It should be understood that although the terms first, second, etc. may be used herein to describe various steps or calculations, these steps or calculations should not be limited by these terms. These terms are only used to distinguish one step or calculation from another. For example, a first calculation could be termed a second calculation, and, similarly, a second step could be termed a first step, without departing from the scope of this disclosure. As used herein, the term “and/or” and the “I” symbol includes any and all combinations of one or more of the associated listed items. As used herein, the singular forms “a”, “an” and “the” are intended to include the plural forms as well, unless the context clearly indicates otherwise. It will be further understood that the terms “comprises,” “comprising,” “includes,” and/or “including,” when used herein, specify the presence of stated features, integers, steps, operations, elements, and/or components, but do not preclude the presence or addition of one or more other features, integers, steps, operations, elements, components, and/or groups thereof. Therefore, the terminology used herein is for the purpose of describing particular embodiments only and is not intended to be limiting.

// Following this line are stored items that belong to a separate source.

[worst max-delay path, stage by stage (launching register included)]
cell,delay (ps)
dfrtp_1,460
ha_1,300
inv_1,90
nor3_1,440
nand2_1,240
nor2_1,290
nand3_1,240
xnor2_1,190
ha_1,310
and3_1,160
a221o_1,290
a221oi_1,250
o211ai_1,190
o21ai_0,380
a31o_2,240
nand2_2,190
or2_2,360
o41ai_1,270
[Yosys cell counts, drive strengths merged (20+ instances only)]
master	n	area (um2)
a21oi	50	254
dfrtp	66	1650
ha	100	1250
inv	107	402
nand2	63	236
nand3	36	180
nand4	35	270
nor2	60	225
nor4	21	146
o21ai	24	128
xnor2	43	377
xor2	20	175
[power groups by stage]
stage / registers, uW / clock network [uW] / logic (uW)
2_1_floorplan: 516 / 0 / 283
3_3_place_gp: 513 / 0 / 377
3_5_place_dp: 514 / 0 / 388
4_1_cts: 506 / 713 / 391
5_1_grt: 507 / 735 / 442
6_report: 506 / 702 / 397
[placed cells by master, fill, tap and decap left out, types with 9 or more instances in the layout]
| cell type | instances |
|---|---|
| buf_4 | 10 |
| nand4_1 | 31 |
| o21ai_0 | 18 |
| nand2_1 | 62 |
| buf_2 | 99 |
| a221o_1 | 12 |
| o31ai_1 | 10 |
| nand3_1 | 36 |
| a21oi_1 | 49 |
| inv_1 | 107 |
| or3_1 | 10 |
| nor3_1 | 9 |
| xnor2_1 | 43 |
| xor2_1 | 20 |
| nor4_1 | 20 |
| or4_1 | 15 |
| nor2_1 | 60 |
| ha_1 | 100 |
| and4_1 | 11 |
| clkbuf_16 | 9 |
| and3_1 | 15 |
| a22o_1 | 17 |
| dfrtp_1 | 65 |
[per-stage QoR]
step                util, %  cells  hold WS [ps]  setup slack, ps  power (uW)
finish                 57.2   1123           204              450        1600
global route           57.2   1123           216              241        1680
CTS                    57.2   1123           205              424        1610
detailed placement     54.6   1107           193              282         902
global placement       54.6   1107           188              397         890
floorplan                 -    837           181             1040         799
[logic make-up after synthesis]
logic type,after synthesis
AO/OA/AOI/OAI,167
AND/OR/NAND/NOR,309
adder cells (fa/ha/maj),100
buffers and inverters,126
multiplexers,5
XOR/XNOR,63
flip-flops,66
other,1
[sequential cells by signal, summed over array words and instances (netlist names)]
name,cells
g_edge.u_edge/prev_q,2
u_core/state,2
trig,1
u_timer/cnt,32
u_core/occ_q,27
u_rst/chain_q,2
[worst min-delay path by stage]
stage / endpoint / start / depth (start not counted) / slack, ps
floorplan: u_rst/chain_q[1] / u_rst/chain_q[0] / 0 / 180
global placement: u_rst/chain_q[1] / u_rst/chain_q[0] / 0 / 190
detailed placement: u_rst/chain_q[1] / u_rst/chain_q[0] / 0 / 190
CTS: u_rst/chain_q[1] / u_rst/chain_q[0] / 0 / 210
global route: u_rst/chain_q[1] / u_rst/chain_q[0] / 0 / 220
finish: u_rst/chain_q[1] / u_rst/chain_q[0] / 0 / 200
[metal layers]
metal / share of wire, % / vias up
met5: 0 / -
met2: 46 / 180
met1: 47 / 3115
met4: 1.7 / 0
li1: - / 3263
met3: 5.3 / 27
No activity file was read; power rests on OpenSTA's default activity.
===== config.mk =====
export PLATFORM = sky130hd
export DESIGN_NAME = apb_uart_vote
export DESIGN_NICKNAME = d
export VERILOG_FILES = /design/src/rtl/uart_vote_pkg.sv /design/src/rtl/uart_vote_tick.sv /design/src/rtl/uart_vote_fifo.sv /design/src/rtl/uart_vote_rx.sv /design/src/rtl/uart_vote_tx.sv /design/src/rtl/apb_uart_vote.sv
export SDC_FILE = /design/constraint.sdc
export NUM_CORES = 1
export LEC_CHECK = 0
export BUFFER_PORTS_ARGS = -buffer_cell sky130_fd_sc_hd__buf_2
export CORE_ASPECT_RATIO = 2
export CORE_MARGIN = 2
export CORE_UTILIZATION = 50
export DETAILED_ROUTE_END_ITERATION = 6
export HOLD_SLACK_MARGIN = 0.08
export PLACE_DENSITY = 0.82
export SYNTH_ARGS = -nofsm -noshare
export SYNTH_HDL_FRONTEND = slang
export SYNTH_SLANG_ARGS = --single-unit

===== constraint.sdc =====
create_clock -name pclk -period 3 [get_ports pclk]
set_clock_uncertainty 0.05 [all_clocks]
set_input_delay 0.6 -clock pclk [delete_from_list [all_inputs] [get_ports pclk]]
set_output_delay 0.6 -clock pclk [all_outputs]
set_load 0.005 [all_outputs]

It should also be noted that in some alternative implementations, the functions/acts noted may occur out of the order noted in the figures. For example, two figures shown in succession may in fact be executed substantially concurrently or may sometimes be executed in the reverse order, depending upon the functionality/acts involved.
Although the method operations were described in a specific order, it should be understood that other operations may be performed in between described operations, described operations may be adjusted so that they occur at slightly different times or the described operations may be distributed in a system which allows the occurrence of the processing operations at various intervals associated with the processing.